Load balancing is a popular technique when you need to be able to serve thousands and more concurrent requests in a reliable manner. Load balancers distribute incoming network traffic across a group of backend servers (a.k.a. server pool or server farm) to increase throughput. Although many people associate load balancing primarily with the higher throughput, this technique can be used in other important scenarios as well.
Benefits of load balancing
Having multiple servers running your application increases the overall availability. If, let’s say, Server C stops responding due to failure, the other two servers will be able to serve the incoming traffic.
Easier to scale up and down
There may be peaks in the popularity of your application, where the number of incoming requests is drastically higher than usual. In such situations you can easily add another server to the server pool and your load balancer will automatically begin distributing requests to it. When the peak is over, you can disconnect the extra servers again.
Load balancers can monitor the incoming traffic and deny access if the request seems suspicious. An example could be that your load balancer ensures the incoming traffic is HTTP where only GET and POST methods are allowed.
Many web sites require HTTPS connection to some resources (e.g., when logging in). In order to monitor the traffic in these scenarios, the load balancer can apply SSL offloading: You, as an administrator, install your SSL certificate on the load balancer and when a HTTPS request comes, the load balancer uses this certificate to decrypt the request. After the request has been inspected, there are two possibilities:
- Encrypt the request again and send it to one of the backend servers. This is useful if your application checks for HTTPS in the requests or you want to secure the inner communication. However, this uses additional computation resources in order to encryp the requests.
- Send the request without encrypting it. This will save you extra computation resurces, but will make the inner communication less secure.
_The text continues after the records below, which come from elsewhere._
Source: an optimization exercise on an open RTL-to-GDS flow (aim: small area). Production flows keep margins and buffers that such runs may drop.
RTL that was checked went through simulation tests only; none was proved equivalent to the original.
Function not checked in run 4: the RTL went through the layout flow alone.
Power figures rest on the tool's default switching activity, not on a simulated workload.

`flow/flow/run.sh`:
```
#!/bin/bash
# The standard ORFS layout (standard.sh), with these changes:
#  * synthesis maps the logic with an area-oriented ABC script
#    (flow/abc_area.script) instead of ORFS's speed script, and without the
#    half-adder cells, so that ABC maps the counters' decrementers itself;
#    the registers are mapped before ABC runs, so they are the standard
#    synthesis's;
#  * every port is still buffered, with sky130_fd_sc_hd__buf_1;
#  * the clock tree uses larger sink clusters and no dummy loads.
set -euo pipefail
here=$(pwd)
rm -rf "$here/orfs_scripts"
cp -r "$FLOW_HOME/scripts" "$here/orfs_scripts"
cp "$here/flow/abc_area.script" "$here/orfs_scripts/abc_speed.script"

# the platform's don't-use list, plus the half adders (synthesis only)
du=$(sed -n '/^export DONT_USE_CELLS += \\/,/^#/p' "$FLOW_HOME/platforms/sky130hd/config.mk" \
     | grep -o 'sky130_fd_sc_hd__[a-z0-9_]*' | tr '\n' ' ')
du="$du sky130_fd_sc_hd__ha_1 sky130_fd_sc_hd__ha_2 sky130_fd_sc_hd__ha_4"

export BUFFER_PORTS_ARGS="-buffer_cell sky130_fd_sc_hd__buf_1"
export CTS_ARGS="-sink_clustering_enable -repair_clock_nets -dont_use_dummy_load -buf_list sky130_fd_sc_hd__clkbuf_16 -sink_clustering_size 26 -sink_clustering_max_diameter 90"

bash standard.sh SCRIPTS_DIR="$here/orfs_scripts" DONT_USE_CELLS="$du" synth > "$here/synth.log" 2>&1
bash standard.sh > "$here/layout.log" 2>&1
```
`flow/flow/abc_area.script`:
```
&get -n
&st
&dch -f
&nf -R 1000 -p
&put
topo
stime -c
```
`flow/standard.sh`:
```
#!/bin/bash
# synth_recipe.tcl (not shown) runs the flow's synth.tcl, then flattens the netlist and writes it again
# the make line also repeats each setting of config.mk as NAME=value (left out here)
make -C /OpenROAD-flow-scripts/flow DESIGN_CONFIG=/design/flow/config.mk WORK_HOME=/design/flow/orfs CLKGATE_MAP_FILE= SYNTH_SCRIPT=/design/flow/synth_recipe.tcl "${@:-finish}"
```
`flow/config.mk`:
```
export PLATFORM = sky130hd
export DESIGN_NAME = prt_agc
export DESIGN_NICKNAME = prt_agc
export VERILOG_FILES = /design/flow/design.v
export SDC_FILE = /design/flow/constraint.sdc
export NUM_CORES = 4
export LEC_CHECK = 0
export CAP_MARGIN = 10
export CORE_MARGIN = 2
export CORE_UTILIZATION = 60
export SLEW_MARGIN = 10
```
`flow/constraint.sdc`:
```
create_clock -name core_clock -period 10.0 [get_ports {clk}]
set_input_delay 2.0000 -clock core_clock [delete_from_list [all_inputs] [get_ports {clk}]]
set_output_delay 2.0000 -clock core_clock [all_outputs]
set_load 0.01 [all_outputs]
```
Moreover, your application could fail to respond if the incoming request is not HTTPS. What typically happens in such situations is an endless redirect loop, as your application will respond with 301 Permanently Moved and a Location header indicating the HTTPS version of the request URL. To resolve these issues load balancers insert a special HTTP header, X-Forwarded-Proto, to indicate that the original request is actually HTTPS but it has been forwared.
Load balancers can help you improve your deployment process. When deploying a new version of your application, you could do the following for each server in the pool (one at a time):
- Detach the server from the load balancer
- Install the new version of the application
- Test if the installed version works
- Attach the server again to the load balancer
This is called zero-downtime deployment as your users can still use your application while you are updating it. Even if an error occurs while deploying, you can use more time to debug as the server remains detached from the server pool.
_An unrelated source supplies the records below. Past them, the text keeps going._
From an optimization exercise on the open Yosys and OpenROAD flow, aimed at small area, a short achievable clock period and few clock cycles; shortcuts taken in it are not production practice.
Where RTL was checked, it was by simulation tests only, not by an equivalence proof against the original.
Power figures rest on the tool's default switching activity, not on a simulated workload.

==> run a <==
// hall_engine
module hall_engine (
    input  wire        clk,
    input  wire        rst,
    input  wire        ev_valid,
    input  wire [1:0]  ev_kind,       
    input  wire [31:0] ev_cmd,
    output wire        ev_ready,
    output reg         rsp_valid,
    output wire [31:0] rsp_result,
    output wire [7:0]  rsp_status,
    output wire        bus_valid,
    output reg         bus_write,
    output reg  [7:0]  bus_addr,
    output reg  [7:0]  bus_wdata,
    output wire [4:0]  bus_len,
    input  wire        bus_ready,
    input  wire        bus_ack,
    input  wire [23:0] bus_rdata,
    output wire        irq_request,
    input  wire        irq_grant,
    output reg         irq_release,
    output reg         sched_valid,
    output wire [15:0] sched_ms,
    output reg         cancel_valid,
    output reg         pub_valid,
    output wire [1:0]  pub_zone,
    output reg         log_valid,
    output wire [2:0]  log_code,
    output reg         alive,
    output reg         dead
);
export LEC_CHECK = 0
export CAP_MARGIN = 20
export CORE_MARGIN = 2
export CORE_UTILIZATION = 55
export PLACE_DENSITY = 0.68
export SLEW_MARGIN = 20
create_clock -name core_clock -period 10.0 [get_ports {clk}]
standard.sh (not shown) runs the stock make flow with config.mk's settings and CLKGATE_MAP_FILE= SYNTH_SCRIPT=/design/flow/synth_recipe.tcl, a recipe that flattens the netlist after the stock synthesis.
==> flow/flow/run.sh <==
#!/bin/bash
# Layout: the standard flow (standard synthesis unchanged) with plain buffers on the
# ports and a larger setup margin for the resizer's timing repair. Each step's output goes
# to a log of its own.
set -euo pipefail
bash standard.sh synth > synth.log 2>&1
bash standard.sh finish SETUP_SLACK_MARGIN=6.5 "BUFFER_PORTS_ARGS=-buffer_cell sky130_fd_sc_hd__buf_4" > layout.log 2>&1
==> run b (differences from run a) <==
--- a/flow/design.v
+++ b/flow/design.v
@@ -47,11 +47,11 @@
         S_IID   = 5'd4,  S_IPD   = 5'd5,  S_DEAD  = 5'd6,  S_W1    = 5'd7,
         S_MS    = 5'd8,  S_IRQ   = 5'd9,  S_DPEN  = 5'd10, S_DTYPE = 5'd11,
         S_THR   = 5'd12, S_DDET  = 5'd13, S_SPRD  = 5'd14, S_SP2   = 5'd15,
         S_SPTYPE= 5'd16, S_C1    = 5'd17, S_C2    = 5'd18, S_C3    = 5'd19,
         S_CRD   = 5'd20, S_CR0   = 5'd21, S_CRIRQ = 5'd22, S_CR2   = 5'd23,
-        S_CRPD  = 5'd24, S_KWAIT = 5'd25;
+        S_CRPD  = 5'd24, S_KWAIT = 5'd25, S_CRF   = 5'd26;
     localparam [2:0]
         OP_WSTAT = 3'd0, OP_REGRD = 3'd1, OP_CHKID = 3'd2, OP_DISABLE = 3'd3,
         OP_MEAS  = 3'd4, OP_ENABLE = 3'd5, OP_DETINT = 3'd6, OP_WORKER = 3'd7;
     localparam [4:0]
         K_ILLEGAL = 5'd0,  K_ENC = 5'd1, K_DEC = 5'd2, K_CLS = 5'd3, K_UPDTHR = 5'd4,
@@ -97,10 +97,13 @@
     reg        c_ok;             
     reg [3:0]  c_cnt;
     reg [3:0]  d_rem;
     reg [9:0]  samp;             
     reg        samp_v;
+    reg        d_arm;            
+    reg [2:0]  d_cnt;            
+    reg        d_first;
     reg        d_neg;
     assign ev_ready    = rdy;
     assign bus_valid   = breq;
     assign bus_len     = {3'b000, len3, 1'b1};
     assign irq_request = irq_req;
@@ -189,19 +192,18 @@
     wire       type_chg  = (beside == lz_b);
     wire [7:0] type_data = {intsrs[7], ~lz_b, intsrs[5:0]};
     wire        acc_on  = samp_v;
     wire        d_corr  = d_neg & (d_rem != 4'd0);
     wire [15:0] sum_b   = acc_on ? {{6{samp[9]}}, samp} : {15'd0, d_corr};
-    wire        d_first = (c_cnt == 4'd10);
-    wire        d_run   = c_ok & ~samp_v & (c_cnt != 4'd15);
+    wire        d_run   = (d_cnt != 3'd0);
     wire [15:0] sum_add = res + sum_b;
     wire [3:0]  d_rin   = d_first ? (res[15] ? 4'd9 : 4'd0) : d_rem;
     wire [4:0]  d_s2    = dbit(d_rin, res[14]);
     wire [4:0]  d_s1    = dbit(d_s2[3:0], res[13]);
     wire [4:0]  d_s0    = dbit(d_s1[3:0], res[12]);
     wire [6:0]  d_step  = {d_s2[4], d_s1[4], d_s0[4], d_s0[3:0]};
-    wire        d_done  = ~c_ok | (~samp_v & (c_cnt == 4'd15));
+    wire        d_done  = ~d_arm & ~d_run;
     wire [7:0]  e_op  = ev_cmd[31:24];
     wire [7:0]  e_a   = ev_cmd[23:16];
     wire [15:0] e_imm = ev_cmd[15:0];
     wire        a0    = (e_a == 8'h00);
     wire        a01   = (e_a[7:1] == 7'h00);
@@ -336,10 +338,11 @@
             S_SPTYPE: rq_spec = RQ_THR;
             S_C1:     rq_spec = RQ_PD;
             S_C2:     rq_spec = RQ_C40;
             S_C3:     rq_spec = RQ_SAMP;
             S_CRD:    rq_spec = (c_cnt == 4'd9) ? RQ_CRI : RQ_SAMP;
+            S_CRF:    rq_spec = RQ_CRI;
             S_CR0:    rq_spec = RQ_CRO;
             S_CRIRQ:  rq_spec = RQ_CRO;
             S_CR2:    rq_spec = RQ_CRPD;
             default:  rq_spec = RQ_SAMP;
         endcase
@@ -524,15 +527,14 @@
                 default:    finish(FR_CMD, c_st);
             endcase
         end
     endtask
     wire bus_done = breq & bus_ready;
-    wire cal_step = (state == S_C1) | (state == S_C2) | (state == S_C3) | (state == S_CRD);
-    wire cal_fail = cal_step & (~bus_ack | ((state == S_CRD) & ~bus_rdata[0]));
     wire ok       = bus_ack;
     always @(posedge clk) begin
         pd_kind <= ev_kind;
+        samp    <= s10;
         pd_k    <= e_k;
         pd_a    <= e_a;
         pd_imm  <= e_imm;
         if (rst) begin
             opf           <= 8'h00;
@@ -555,10 +557,12 @@
             irq_req       <= 1'b0;
             pd_valid      <= 1'b0;
             thr_k         <= 3'd0;
             c_ok          <= 1'b0;
             samp_v        <= 1'b0;
+            d_arm         <= 1'b0;
+            d_cnt         <= 3'd0;
             rsp_valid     <= 1'b0;
             irq_release   <= 1'b0;
             sched_valid   <= 1'b0;
             cancel_valid  <= 1'b0;
             pub_valid     <= 1'b0;
@@ -582,12 +586,16 @@
                     if (bus_addr == ADDR_INTSRS) intsrs <= bus_wdata;
                 end
             end
             samp_v <= 1'b0;
             if (samp_v) res <= sum_add;
+            if (samp_v && d_arm) begin
+                d_arm <= 1'b0; d_cnt <= 3'd5; d_first <= 1'b1;
+            end
             if (d_run) begin
-                c_cnt   <= c_cnt + 4'd1;
+                d_cnt   <= d_cnt - 3'd1;
+                d_first <= 1'b0;
                 if (d_first) d_neg <= res[15];
                 res[14:0] <= {res[11:0], d_step[6:4]};
                 d_rem   <= d_step[3:0];
             end
             case (state)
@@ -702,35 +710,36 @@
                     thr_k <= 3'd1; thr_sp <= 1'b1;
                     issue(RQ_THR, S_THR);
                 end
             end
             S_C1: if (bus_ready) begin
-                if (!ok) begin c_fail <= 1'b1; start_cr; end
+                if (!ok) begin c_fail <= 1'b1; state <= S_CRF; end
                 else issue(RQ_PD, S_C2);
             end
             S_C2: if (bus_ready) begin
-                if (!ok) begin c_fail <= 1'b1; start_cr; end
+                if (!ok) begin c_fail <= 1'b1; state <= S_CRF; end
                 else issue(RQ_C40, S_C3);
             end
             S_C3: if (bus_ready) begin
-                if (!ok) begin c_fail <= 1'b1; start_cr; end
+                if (!ok) begin c_fail <= 1'b1; state <= S_CRF; end
                 else begin
                     c_cnt <= 4'd0; res <= 16'h0;
                     issue(RQ_SAMP, S_CRD);
                 end
             end
             S_CRD: if (bus_ready) begin
-                if (!ok || !drdy) begin c_fail <= 1'b1; start_cr; end
+                if (!ok || !drdy) begin c_fail <= 1'b1; state <= S_CRF; end
                 else begin
-                    samp <= s10; samp_v <= 1'b1;
+                    samp_v <= 1'b1;
                     c_cnt <= c_cnt + 4'd1;
                     if (c_cnt == 4'd9) begin
-                        c_ok <= 1'b1;
+                        c_ok <= 1'b1; d_arm <= 1'b1;
                         start_cr;
                     end else issue(RQ_SAMP, S_CRD);
                 end
             end
+            S_CRF: start_cr;
             S_CR0: if (bus_ready) begin
                 if (!ok) c_fail <= 1'b1;
                 if (s_was) begin irq_req <= 1'b1; state <= S_CRIRQ; end
                 else issue(RQ_CRO, S_CR2);
             end
@@ -752,12 +761,11 @@
             end
             S_KWAIT: kfin(c_fail);
             default: state <= S_IDLE;
             endcase
             if (!breq || bus_ready) begin
-                if (cal_fail) {bus_write, len3, bus_addr, bus_wdata} <= gen(RQ_CRI);
-                else          {bus_write, len3, bus_addr, bus_wdata} <= gen(rq_spec);
+                {bus_write, len3, bus_addr, bus_wdata} <= gen(rq_spec);
                 tw <= (rq_spec == RQ_TYPE);
             end
             if (iss_c) breq <= 1'b1;
             if (fin_c) begin
                 case (fr_c)
==> flow/flow/run.sh (replaced) <==
#!/bin/bash
# Layout: the standard flow (standard synthesis unchanged) with plain buffers on the
# ports and a larger setup margin for the resizer's timing repair. Each step's output goes
# to a log of its own.
set -euo pipefail
bash standard.sh synth > synth.log 2>&1
bash standard.sh finish SETUP_SLACK_MARGIN=6.5 "BUFFER_PORTS_ARGS=-buffer_cell sky130_fd_sc_hd__buf_1" > layout.log 2>&1
- CORE_UTILIZATION: 55 -> 40
- PLACE_DENSITY: 0.68 -> 0.7
==> run c (differences from run a) <==
--- a/flow/design.v
+++ b/flow/design.v
@@ -47,11 +47,11 @@
         S_IID   = 5'd4,  S_IPD   = 5'd5,  S_DEAD  = 5'd6,  S_W1    = 5'd7,
         S_MS    = 5'd8,  S_IRQ   = 5'd9,  S_DPEN  = 5'd10, S_DTYPE = 5'd11,
         S_THR   = 5'd12, S_DDET  = 5'd13, S_SPRD  = 5'd14, S_SP2   = 5'd15,
         S_SPTYPE= 5'd16, S_C1    = 5'd17, S_C2    = 5'd18, S_C3    = 5'd19,
         S_CRD   = 5'd20, S_CR0   = 5'd21, S_CRIRQ = 5'd22, S_CR2   = 5'd23,
-        S_CRPD  = 5'd24, S_KWAIT = 5'd25;
+        S_CRPD  = 5'd24, S_KWAIT = 5'd25, S_CRF   = 5'd26;
     localparam [2:0]
         OP_WSTAT = 3'd0, OP_REGRD = 3'd1, OP_CHKID = 3'd2, OP_DISABLE = 3'd3,
         OP_MEAS  = 3'd4, OP_ENABLE = 3'd5, OP_DETINT = 3'd6, OP_WORKER = 3'd7;
     localparam [4:0]
         K_ILLEGAL = 5'd0,  K_ENC = 5'd1, K_DEC = 5'd2, K_CLS = 5'd3, K_UPDTHR = 5'd4,
@@ -248,21 +248,14 @@
             8'h53: if (a01 && i0) e_k = K_GETSHADOW;
             default: e_k = K_ILLEGAL;
         endcase
     end
     wire signed [15:0] p_simm = pd_imm;
-    wire e_hi10 = ~pd_imm[15] &  (|pd_imm[14:9]);
-    wire e_lo10 =  pd_imm[15] & ~(&pd_imm[14:9]);
-    wire e_hi8  = ~pd_imm[15] &  (|pd_imm[14:7]);
-    wire e_lo8  =  pd_imm[15] & ~(&pd_imm[14:7]);
-    wire [9:0] e_c = pd_a[0] ? (e_hi10 ? 10'h1FF : e_lo10 ? 10'h200 : pd_imm[9:0])
-                             : (e_hi8  ? 10'h07F : e_lo8  ? 10'h380 : pd_imm[9:0]);
-    wire [15:0] p_enc = {pd_a[0] & e_c[9], pd_a[0] & e_c[8], 6'b000000, e_c[7:0]};
+    wire [15:0] p_enc = encode(pd_a[0], {{2{p_simm[15]}}, p_simm});
     wire [15:0] p_dec = pd_a[0] ? {{6{pd_imm[15]}}, pd_imm[15], pd_imm[14], pd_imm[7:0]}
                                 : {{8{pd_imm[7]}}, pd_imm[7:0]};
-    wire        dly_lo = ~(|pd_imm[15:4]) & ~(pd_imm[3] & (pd_imm[2] | pd_imm[1]));   
-    wire [15:0] p_dly = dly_lo ? DELAY_MIN : pd_imm;
+    wire [15:0] p_dly = (pd_imm < DELAY_MIN) ? DELAY_MIN : pd_imm;
     wire        p_apply_th = (pol_pos == (pd_a[1:0] == 2'd1));
     wire [15:0] p_apply = cal_ref + (p_apply_th ? -16'sd12 : 16'sd12);
     localparam [4:0]
         RQ_SRST = 5'd0,  RQ_ID    = 5'd1,  RQ_PD    = 5'd2,  RQ_MS    = 5'd3,
         RQ_FUSE = 5'd4,  RQ_DP    = 5'd5,  RQ_TYPE  = 5'd6,  RQ_THR   = 5'd7,
@@ -336,10 +329,11 @@
             S_SPTYPE: rq_spec = RQ_THR;
             S_C1:     rq_spec = RQ_PD;
             S_C2:     rq_spec = RQ_C40;
             S_C3:     rq_spec = RQ_SAMP;
             S_CRD:    rq_spec = (c_cnt == 4'd9) ? RQ_CRI : RQ_SAMP;
+            S_CRF:    rq_spec = RQ_CRI;
             S_CR0:    rq_spec = RQ_CRO;
             S_CRIRQ:  rq_spec = RQ_CRO;
             S_CR2:    rq_spec = RQ_CRPD;
             default:  rq_spec = RQ_SAMP;
         endcase
@@ -524,12 +518,10 @@
                 default:    finish(FR_CMD, c_st);
             endcase
         end
     endtask
     wire bus_done = breq & bus_ready;
-    wire cal_step = (state == S_C1) | (state == S_C2) | (state == S_C3) | (state == S_CRD);
-    wire cal_fail = cal_step & (~bus_ack | ((state == S_CRD) & ~bus_rdata[0]));
     wire ok       = bus_ack;
     always @(posedge clk) begin
         pd_kind <= ev_kind;
         pd_k    <= e_k;
         pd_a    <= e_a;
@@ -702,35 +694,36 @@
                     thr_k <= 3'd1; thr_sp <= 1'b1;
                     issue(RQ_THR, S_THR);
                 end
             end
             S_C1: if (bus_ready) begin
-                if (!ok) begin c_fail <= 1'b1; start_cr; end
+                if (!ok) begin c_fail <= 1'b1; state <= S_CRF; end
                 else issue(RQ_PD, S_C2);
             end
             S_C2: if (bus_ready) begin
-                if (!ok) begin c_fail <= 1'b1; start_cr; end
+                if (!ok) begin c_fail <= 1'b1; state <= S_CRF; end
                 else issue(RQ_C40, S_C3);
             end
             S_C3: if (bus_ready) begin
-                if (!ok) begin c_fail <= 1'b1; start_cr; end
+                if (!ok) begin c_fail <= 1'b1; state <= S_CRF; end
                 else begin
                     c_cnt <= 4'd0; res <= 16'h0;
                     issue(RQ_SAMP, S_CRD);
                 end
             end
             S_CRD: if (bus_ready) begin
-                if (!ok || !drdy) begin c_fail <= 1'b1; start_cr; end
+                if (!ok || !drdy) begin c_fail <= 1'b1; state <= S_CRF; end
                 else begin
                     samp <= s10; samp_v <= 1'b1;
                     c_cnt <= c_cnt + 4'd1;
                     if (c_cnt == 4'd9) begin
                         c_ok <= 1'b1;
                         start_cr;
                     end else issue(RQ_SAMP, S_CRD);
                 end
             end
+            S_CRF: start_cr;
             S_CR0: if (bus_ready) begin
                 if (!ok) c_fail <= 1'b1;
                 if (s_was) begin irq_req <= 1'b1; state <= S_CRIRQ; end
                 else issue(RQ_CRO, S_CR2);
             end
@@ -752,12 +745,11 @@
             end
             S_KWAIT: kfin(c_fail);
             default: state <= S_IDLE;
             endcase
             if (!breq || bus_ready) begin
-                if (cal_fail) {bus_write, len3, bus_addr, bus_wdata} <= gen(RQ_CRI);
-                else          {bus_write, len3, bus_addr, bus_wdata} <= gen(rq_spec);
+                {bus_write, len3, bus_addr, bus_wdata} <= gen(rq_spec);
                 tw <= (rq_spec == RQ_TYPE);
             end
             if (iss_c) breq <= 1'b1;
             if (fin_c) begin
                 case (fr_c)
==> flow/flow/run.sh (replaced) <==
#!/bin/bash
# Layout: the standard flow (standard synthesis unchanged) with plain buffers on the
# ports and a larger setup margin for the resizer's timing repair. Each step's output goes
# to a log of its own.
set -euo pipefail
bash standard.sh synth > synth.log 2>&1
bash standard.sh finish SETUP_SLACK_MARGIN=7 "BUFFER_PORTS_ARGS=-buffer_cell sky130_fd_sc_hd__buf_4" > layout.log 2>&1
- CORE_UTILIZATION: 55 -> 40
- PLACE_DENSITY: 0.68 -> unset
==> summary of the runs <==
- The lowest worst hold slack belongs to run b, the highest to run c.
- Via count, highest first: run c, run a, run b.
- In sequential power, run b and run c hardly differ.
- Between run a and run c, the lower count of clock-buffer cells in the layout is in run a (gap 5).
- Flip-flop and latch count: run b is higher than run c (5).
- Worst setup slack, lowest first: run a, run c, run b.
- Of run b and run a, run a has the higher clock power (gap about 6%, measured against run a).
- The lowest combinational power belongs to run b, the highest to run c.
Testbench counts of run b, summed over its fixed seeds: cycles 11,798.
Testbench counts of run c, summed over its fixed seeds: cycles 11,798.
The RTL of run a was laid out without a check of its function.

[re-timing with driven ports]
No port has a modelled driver above. Below, the same layouts with a new extraction and two added sets of constraints. Step 1: set_driving_cell puts a clkbuf_16 on clk and a buf_2 on each other input, an assumption about the parent block. Step 2, shift: input delay + t, output delay - t, t = (earliest + latest rising clock arrival at the registers) / 2. This alone moves slack from input paths to output paths. Three values: no drivers, after step 1, after step 2; two values: the first two.
run	t, ns	slack for setup (ns)	worst setup path after step 2	worst data-port slew with drivers (ns)
run a	0.627	6.242 / 6.242 / 5.684	input to register	0.07
run b	0.605	6.470 / 6.433 / 5.876	input to register	0.06
run c	0.620	6.274 / 6.274 / 5.776	input to register	0.15
After both steps every run listed still meets setup and hold. The setup slack of run b, which loses most, moves by -0.037 ns with the drivers and by -0.594 ns with both steps.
Although load balancing can help you deploy seamlessly, you should be aware of possible issues on the user side. It could happen that a user is in the middle of an important activity when you do the deployment. It could happen that the user gets some of the requests (e.g., AJAX calls) from the old version of the application and others from the new one. This could lead to UX inconsistency or security vulnerabilities. To prevent this you should deploy small packages with a few changes only on daily basis.
Things to be aware of
Although load balancers provide a lot of benefits, there are certain things you should be aware of.
Single point of failure
The load balancer becomes the front door to your application and this makes it a single point of failure. This means that if it stops responding due to an internal or external issue (e.g., a DDoS attack), your entire application becomes unavailable. To tackle this you could replicate the load balancer, i.e. use a second one that is stand-by and ready to replace the original one if needed.
Many web applications nowadays have state. This could be a database, physical files, or in-memory data. However, applications using state have troubles with load balancers. This is especially problematic for session-based application – applications using in-memory session for its users. Imagine a user logs in and she is served from Server A. An in-memory session data is created for this user on this server. However, the next request is served from Server B, which doesn’t know anything about the session of the user. To address this issue load balancers provide a feature, called sticky sessions. What happens is that the first request goes to a random server and all consequent requests from the same client will go to the same chosen server.
Although it does solve the problem with sessions, sticky sessions decrease the overall power of load balancers. Now you cannot just attach and detach servers as there may be session data on them and doing so will reset the state of the users. I personally believe that applications should be stateless. This means that all data an application saves should be on a separate server, accessible from all other application servers. This gives you all the benefits of load balancing I described above.